DATA RECORDS Block Start

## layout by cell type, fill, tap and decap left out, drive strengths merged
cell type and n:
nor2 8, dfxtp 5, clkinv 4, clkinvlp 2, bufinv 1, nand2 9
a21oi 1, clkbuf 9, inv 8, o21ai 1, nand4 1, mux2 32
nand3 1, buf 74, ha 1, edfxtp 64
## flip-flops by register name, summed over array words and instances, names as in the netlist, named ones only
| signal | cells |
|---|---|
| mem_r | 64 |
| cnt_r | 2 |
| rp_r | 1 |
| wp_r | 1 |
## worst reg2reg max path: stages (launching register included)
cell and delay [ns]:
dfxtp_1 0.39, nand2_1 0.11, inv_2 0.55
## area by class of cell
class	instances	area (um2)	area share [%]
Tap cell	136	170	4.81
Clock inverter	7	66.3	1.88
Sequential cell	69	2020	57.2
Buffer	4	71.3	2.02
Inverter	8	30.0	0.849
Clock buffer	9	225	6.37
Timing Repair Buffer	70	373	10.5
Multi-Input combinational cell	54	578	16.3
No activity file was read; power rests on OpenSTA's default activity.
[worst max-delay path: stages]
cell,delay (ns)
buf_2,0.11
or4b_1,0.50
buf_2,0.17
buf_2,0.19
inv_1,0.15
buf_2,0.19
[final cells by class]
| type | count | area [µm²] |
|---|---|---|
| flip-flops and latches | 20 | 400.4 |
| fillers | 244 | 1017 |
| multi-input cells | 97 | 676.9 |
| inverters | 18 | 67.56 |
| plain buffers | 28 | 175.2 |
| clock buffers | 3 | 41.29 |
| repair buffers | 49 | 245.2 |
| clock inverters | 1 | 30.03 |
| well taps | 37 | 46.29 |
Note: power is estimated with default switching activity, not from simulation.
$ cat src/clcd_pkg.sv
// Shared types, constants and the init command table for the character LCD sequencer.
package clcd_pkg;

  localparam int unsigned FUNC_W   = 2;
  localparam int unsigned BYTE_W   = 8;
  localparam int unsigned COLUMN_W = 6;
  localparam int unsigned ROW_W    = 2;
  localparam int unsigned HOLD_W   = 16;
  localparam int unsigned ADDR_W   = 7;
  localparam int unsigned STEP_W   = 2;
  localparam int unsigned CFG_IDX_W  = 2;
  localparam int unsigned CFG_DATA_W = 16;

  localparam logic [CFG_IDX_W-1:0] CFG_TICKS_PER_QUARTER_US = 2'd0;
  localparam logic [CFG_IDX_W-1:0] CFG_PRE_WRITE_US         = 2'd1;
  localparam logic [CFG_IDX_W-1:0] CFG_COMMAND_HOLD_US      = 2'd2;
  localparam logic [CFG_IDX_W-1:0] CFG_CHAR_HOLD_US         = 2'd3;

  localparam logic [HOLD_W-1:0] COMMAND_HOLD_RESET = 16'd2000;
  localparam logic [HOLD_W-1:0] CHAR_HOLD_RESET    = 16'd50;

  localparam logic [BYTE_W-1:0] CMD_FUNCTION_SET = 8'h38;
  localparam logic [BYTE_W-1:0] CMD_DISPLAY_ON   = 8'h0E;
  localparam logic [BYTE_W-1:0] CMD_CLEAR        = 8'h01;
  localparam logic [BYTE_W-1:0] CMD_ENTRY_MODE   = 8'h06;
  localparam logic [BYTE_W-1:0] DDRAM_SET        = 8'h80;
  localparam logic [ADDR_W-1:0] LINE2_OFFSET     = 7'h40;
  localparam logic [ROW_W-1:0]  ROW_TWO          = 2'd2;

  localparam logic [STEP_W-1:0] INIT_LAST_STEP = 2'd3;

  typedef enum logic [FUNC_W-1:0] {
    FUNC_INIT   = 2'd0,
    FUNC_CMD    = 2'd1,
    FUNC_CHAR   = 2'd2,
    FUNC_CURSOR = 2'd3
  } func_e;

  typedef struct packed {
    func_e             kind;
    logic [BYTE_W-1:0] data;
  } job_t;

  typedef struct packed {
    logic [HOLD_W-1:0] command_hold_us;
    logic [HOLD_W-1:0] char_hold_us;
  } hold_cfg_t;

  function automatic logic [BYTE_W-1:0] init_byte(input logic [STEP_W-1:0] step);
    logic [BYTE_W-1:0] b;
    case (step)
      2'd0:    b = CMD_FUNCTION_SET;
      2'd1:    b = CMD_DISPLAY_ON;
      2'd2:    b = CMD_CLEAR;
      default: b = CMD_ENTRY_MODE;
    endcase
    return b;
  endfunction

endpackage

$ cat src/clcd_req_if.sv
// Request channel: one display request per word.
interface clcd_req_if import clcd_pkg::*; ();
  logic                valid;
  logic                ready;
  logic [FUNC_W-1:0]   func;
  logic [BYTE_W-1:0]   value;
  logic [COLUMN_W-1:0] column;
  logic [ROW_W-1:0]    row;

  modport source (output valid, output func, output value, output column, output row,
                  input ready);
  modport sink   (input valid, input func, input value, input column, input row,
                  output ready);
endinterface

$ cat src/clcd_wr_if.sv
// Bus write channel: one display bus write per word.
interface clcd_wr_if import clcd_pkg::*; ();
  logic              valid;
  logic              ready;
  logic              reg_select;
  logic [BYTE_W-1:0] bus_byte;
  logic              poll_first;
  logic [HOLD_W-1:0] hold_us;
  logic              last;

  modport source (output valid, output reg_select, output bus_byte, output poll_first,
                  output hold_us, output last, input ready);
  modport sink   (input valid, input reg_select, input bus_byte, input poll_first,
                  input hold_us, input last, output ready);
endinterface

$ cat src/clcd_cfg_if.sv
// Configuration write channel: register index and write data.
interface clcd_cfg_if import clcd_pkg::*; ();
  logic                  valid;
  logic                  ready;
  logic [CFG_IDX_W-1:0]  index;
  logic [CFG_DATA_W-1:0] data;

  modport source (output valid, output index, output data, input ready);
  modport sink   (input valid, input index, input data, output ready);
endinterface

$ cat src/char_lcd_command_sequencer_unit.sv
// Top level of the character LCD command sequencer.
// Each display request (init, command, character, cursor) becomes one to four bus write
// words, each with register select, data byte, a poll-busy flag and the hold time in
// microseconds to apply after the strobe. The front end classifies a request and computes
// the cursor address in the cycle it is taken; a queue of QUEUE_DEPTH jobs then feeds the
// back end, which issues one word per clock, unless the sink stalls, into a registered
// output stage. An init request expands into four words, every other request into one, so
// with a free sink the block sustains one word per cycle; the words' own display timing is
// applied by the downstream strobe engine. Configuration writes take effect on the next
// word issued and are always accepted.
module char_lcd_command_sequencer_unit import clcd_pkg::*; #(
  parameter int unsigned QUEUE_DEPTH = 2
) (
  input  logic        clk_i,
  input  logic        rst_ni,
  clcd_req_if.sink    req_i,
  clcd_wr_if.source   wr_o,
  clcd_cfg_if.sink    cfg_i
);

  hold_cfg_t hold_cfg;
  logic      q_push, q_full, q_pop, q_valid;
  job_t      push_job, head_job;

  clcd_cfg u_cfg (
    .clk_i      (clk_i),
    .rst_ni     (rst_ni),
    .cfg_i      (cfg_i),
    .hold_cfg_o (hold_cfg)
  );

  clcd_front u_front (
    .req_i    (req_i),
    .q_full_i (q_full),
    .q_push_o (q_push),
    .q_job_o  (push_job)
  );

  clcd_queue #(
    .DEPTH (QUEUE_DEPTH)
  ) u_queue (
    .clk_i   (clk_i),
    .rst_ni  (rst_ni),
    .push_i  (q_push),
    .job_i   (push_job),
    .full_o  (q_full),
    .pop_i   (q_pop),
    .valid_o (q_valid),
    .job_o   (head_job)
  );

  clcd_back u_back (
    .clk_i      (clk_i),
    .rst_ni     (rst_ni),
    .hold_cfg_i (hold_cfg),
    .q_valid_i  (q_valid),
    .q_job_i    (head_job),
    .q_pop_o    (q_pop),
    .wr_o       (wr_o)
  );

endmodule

DATA RECORDS Block End
DATA RECORDS Block Start

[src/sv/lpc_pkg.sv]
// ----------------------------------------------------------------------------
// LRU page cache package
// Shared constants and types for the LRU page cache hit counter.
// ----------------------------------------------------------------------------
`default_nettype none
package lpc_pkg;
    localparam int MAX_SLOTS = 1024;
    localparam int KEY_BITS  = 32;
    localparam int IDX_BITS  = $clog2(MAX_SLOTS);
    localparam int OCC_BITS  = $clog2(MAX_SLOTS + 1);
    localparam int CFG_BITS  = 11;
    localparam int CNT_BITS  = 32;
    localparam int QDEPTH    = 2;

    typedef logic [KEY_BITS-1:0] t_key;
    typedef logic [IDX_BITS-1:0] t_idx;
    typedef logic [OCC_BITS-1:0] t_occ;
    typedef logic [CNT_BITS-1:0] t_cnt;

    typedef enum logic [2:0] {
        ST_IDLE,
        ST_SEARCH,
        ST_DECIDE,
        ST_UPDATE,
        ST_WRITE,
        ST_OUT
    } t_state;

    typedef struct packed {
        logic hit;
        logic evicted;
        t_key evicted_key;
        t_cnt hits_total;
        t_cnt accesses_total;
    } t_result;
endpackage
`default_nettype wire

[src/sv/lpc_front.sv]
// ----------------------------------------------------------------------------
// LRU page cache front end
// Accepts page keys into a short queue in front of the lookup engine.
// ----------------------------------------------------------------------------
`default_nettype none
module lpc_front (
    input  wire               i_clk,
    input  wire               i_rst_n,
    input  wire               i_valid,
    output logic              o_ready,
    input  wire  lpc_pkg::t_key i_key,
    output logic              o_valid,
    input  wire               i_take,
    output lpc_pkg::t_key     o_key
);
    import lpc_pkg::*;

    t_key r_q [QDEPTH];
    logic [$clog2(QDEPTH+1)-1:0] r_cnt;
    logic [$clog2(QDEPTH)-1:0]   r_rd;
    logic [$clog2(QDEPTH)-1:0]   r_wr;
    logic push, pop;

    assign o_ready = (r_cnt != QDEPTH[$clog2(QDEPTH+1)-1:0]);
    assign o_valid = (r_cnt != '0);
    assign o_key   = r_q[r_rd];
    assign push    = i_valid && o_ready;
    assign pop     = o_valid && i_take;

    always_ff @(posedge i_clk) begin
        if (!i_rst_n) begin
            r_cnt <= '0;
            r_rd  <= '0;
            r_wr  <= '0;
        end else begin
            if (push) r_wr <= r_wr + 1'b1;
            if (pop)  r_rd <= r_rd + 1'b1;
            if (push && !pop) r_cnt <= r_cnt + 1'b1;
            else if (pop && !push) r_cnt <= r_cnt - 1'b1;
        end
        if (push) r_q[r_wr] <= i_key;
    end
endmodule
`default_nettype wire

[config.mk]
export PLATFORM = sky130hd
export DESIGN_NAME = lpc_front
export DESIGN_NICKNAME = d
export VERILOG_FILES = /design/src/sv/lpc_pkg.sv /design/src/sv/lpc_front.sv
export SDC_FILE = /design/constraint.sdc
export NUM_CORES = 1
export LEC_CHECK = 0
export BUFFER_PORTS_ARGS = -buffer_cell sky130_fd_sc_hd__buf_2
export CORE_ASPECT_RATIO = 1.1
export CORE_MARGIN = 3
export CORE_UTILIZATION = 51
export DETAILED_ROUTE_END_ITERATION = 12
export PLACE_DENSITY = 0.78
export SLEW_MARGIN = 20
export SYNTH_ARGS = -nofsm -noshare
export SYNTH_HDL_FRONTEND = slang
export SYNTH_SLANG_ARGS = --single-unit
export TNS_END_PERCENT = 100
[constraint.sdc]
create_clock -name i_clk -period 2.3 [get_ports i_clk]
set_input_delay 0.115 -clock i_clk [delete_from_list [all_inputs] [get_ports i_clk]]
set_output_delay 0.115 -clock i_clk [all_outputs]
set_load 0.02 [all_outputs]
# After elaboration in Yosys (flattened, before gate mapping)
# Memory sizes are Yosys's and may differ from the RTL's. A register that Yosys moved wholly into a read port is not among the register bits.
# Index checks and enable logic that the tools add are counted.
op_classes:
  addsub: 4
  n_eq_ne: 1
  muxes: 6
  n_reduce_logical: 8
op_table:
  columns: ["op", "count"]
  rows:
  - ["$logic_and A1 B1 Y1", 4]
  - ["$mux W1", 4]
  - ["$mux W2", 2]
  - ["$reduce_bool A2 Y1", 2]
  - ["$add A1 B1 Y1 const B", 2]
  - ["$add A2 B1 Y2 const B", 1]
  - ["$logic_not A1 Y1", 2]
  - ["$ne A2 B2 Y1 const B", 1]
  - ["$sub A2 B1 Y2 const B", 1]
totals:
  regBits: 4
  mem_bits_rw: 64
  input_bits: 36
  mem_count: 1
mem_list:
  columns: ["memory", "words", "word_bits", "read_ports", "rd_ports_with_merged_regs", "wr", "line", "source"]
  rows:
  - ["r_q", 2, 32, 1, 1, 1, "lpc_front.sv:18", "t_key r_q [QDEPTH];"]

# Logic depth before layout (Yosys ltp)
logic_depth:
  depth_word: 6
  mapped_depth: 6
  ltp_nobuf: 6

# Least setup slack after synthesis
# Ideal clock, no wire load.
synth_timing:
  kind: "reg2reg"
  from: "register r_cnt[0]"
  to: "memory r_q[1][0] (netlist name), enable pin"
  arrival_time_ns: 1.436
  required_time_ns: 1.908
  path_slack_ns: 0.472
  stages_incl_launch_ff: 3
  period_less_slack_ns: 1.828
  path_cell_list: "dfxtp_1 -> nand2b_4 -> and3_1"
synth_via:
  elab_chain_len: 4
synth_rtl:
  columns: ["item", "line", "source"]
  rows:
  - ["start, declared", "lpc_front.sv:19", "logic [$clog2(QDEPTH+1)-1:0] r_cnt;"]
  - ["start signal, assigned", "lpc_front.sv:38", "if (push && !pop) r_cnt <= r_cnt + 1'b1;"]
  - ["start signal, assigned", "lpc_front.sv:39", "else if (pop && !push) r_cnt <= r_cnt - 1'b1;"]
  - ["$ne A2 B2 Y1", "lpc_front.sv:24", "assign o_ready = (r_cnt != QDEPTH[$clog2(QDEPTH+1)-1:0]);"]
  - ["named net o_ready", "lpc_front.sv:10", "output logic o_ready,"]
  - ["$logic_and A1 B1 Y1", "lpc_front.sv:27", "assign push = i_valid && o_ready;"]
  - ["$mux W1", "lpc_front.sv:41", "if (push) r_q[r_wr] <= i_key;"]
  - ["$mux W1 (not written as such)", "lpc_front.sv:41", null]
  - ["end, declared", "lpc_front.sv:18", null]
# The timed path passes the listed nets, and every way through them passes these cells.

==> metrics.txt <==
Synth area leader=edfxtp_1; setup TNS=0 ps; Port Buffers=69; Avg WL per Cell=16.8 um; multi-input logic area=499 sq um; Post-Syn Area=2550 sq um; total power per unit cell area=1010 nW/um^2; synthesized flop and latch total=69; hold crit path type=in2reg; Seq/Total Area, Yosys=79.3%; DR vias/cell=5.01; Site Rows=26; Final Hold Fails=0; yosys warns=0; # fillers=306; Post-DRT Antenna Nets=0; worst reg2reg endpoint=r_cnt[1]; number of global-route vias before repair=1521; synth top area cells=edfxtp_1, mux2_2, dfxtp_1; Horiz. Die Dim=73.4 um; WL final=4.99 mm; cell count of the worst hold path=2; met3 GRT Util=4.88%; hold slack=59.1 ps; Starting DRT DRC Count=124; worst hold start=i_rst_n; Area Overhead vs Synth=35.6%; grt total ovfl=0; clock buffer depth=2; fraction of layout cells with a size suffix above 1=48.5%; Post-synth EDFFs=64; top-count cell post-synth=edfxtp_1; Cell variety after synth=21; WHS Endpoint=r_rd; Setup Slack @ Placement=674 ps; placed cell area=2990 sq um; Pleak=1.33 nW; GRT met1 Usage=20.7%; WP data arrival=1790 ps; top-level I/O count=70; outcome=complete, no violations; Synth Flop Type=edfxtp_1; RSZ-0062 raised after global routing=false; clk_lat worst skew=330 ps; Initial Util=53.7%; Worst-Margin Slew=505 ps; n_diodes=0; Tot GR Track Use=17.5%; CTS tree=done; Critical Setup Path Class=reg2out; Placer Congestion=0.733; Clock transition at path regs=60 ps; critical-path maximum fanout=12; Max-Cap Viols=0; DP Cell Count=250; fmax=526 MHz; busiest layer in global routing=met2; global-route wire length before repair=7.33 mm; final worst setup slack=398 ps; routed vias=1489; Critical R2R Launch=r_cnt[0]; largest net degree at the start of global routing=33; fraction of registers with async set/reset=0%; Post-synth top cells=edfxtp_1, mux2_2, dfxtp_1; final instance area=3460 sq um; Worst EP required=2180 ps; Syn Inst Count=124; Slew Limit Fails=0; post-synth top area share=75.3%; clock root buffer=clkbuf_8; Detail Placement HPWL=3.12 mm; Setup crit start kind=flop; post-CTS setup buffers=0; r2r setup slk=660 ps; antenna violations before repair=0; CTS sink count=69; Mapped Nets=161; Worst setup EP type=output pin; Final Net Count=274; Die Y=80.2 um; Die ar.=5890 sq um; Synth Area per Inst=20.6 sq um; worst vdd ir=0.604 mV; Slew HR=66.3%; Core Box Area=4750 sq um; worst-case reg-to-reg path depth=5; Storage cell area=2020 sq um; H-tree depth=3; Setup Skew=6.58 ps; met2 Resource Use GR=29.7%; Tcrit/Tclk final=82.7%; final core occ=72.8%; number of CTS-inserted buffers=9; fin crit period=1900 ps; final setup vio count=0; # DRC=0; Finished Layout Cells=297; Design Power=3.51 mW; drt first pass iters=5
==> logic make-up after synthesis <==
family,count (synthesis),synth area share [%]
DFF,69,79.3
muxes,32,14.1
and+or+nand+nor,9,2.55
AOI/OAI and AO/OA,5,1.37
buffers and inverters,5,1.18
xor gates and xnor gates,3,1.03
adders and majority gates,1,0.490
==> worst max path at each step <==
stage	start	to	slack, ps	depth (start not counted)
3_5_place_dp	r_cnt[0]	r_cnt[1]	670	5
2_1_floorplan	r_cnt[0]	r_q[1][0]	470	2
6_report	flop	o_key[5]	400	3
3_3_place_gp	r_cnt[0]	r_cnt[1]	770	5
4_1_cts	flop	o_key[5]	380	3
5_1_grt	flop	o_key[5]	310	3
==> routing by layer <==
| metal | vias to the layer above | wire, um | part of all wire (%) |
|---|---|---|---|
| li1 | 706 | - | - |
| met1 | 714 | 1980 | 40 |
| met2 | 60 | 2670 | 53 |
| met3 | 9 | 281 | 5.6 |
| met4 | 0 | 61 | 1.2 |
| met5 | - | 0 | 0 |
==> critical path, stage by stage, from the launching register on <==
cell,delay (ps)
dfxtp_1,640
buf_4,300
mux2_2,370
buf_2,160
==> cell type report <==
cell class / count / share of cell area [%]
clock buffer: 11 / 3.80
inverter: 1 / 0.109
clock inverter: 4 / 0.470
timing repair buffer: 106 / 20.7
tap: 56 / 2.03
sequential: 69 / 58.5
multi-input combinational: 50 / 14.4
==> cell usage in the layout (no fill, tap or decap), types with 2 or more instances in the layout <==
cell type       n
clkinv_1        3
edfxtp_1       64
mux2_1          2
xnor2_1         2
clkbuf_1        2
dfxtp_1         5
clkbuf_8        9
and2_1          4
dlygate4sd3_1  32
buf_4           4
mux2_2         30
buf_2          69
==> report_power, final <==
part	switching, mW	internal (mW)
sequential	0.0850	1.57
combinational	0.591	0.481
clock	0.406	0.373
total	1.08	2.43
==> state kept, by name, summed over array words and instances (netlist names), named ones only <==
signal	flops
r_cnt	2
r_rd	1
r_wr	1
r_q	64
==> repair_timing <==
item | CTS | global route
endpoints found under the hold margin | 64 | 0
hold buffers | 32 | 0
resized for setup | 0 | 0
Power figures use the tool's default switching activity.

DATA RECORDS Block End

EXERCISE DIRECTIONS =
A word-for-word copy of the lines above from the one with "cell and delay" through the one with "37 | 46.29 |", inclusive, is the only output wanted.

EXERCISE RESULT =
cell and delay [ns]:
dfxtp_1 0.39, nand2_1 0.11, inv_2 0.55
## area by class of cell
class	instances	area (um2)	area share [%]
Tap cell	136	170	4.81
Clock inverter	7	66.3	1.88
Sequential cell	69	2020	57.2
Buffer	4	71.3	2.02
Inverter	8	30.0	0.849
Clock buffer	9	225	6.37
Timing Repair Buffer	70	373	10.5
Multi-Input combinational cell	54	578	16.3
No activity file was read; power rests on OpenSTA's default activity.
[worst max-delay path: stages]
cell,delay (ns)
buf_2,0.11
or4b_1,0.50
buf_2,0.17
buf_2,0.19
inv_1,0.15
buf_2,0.19
[final cells by class]
| type | count | area [µm²] |
|---|---|---|
| flip-flops and latches | 20 | 400.4 |
| fillers | 244 | 1017 |
| multi-input cells | 97 | 676.9 |
| inverters | 18 | 67.56 |
| plain buffers | 28 | 175.2 |
| clock buffers | 3 | 41.29 |
| repair buffers | 49 | 245.2 |
| clock inverters | 1 | 30.03 |
| well taps | 37 | 46.29 |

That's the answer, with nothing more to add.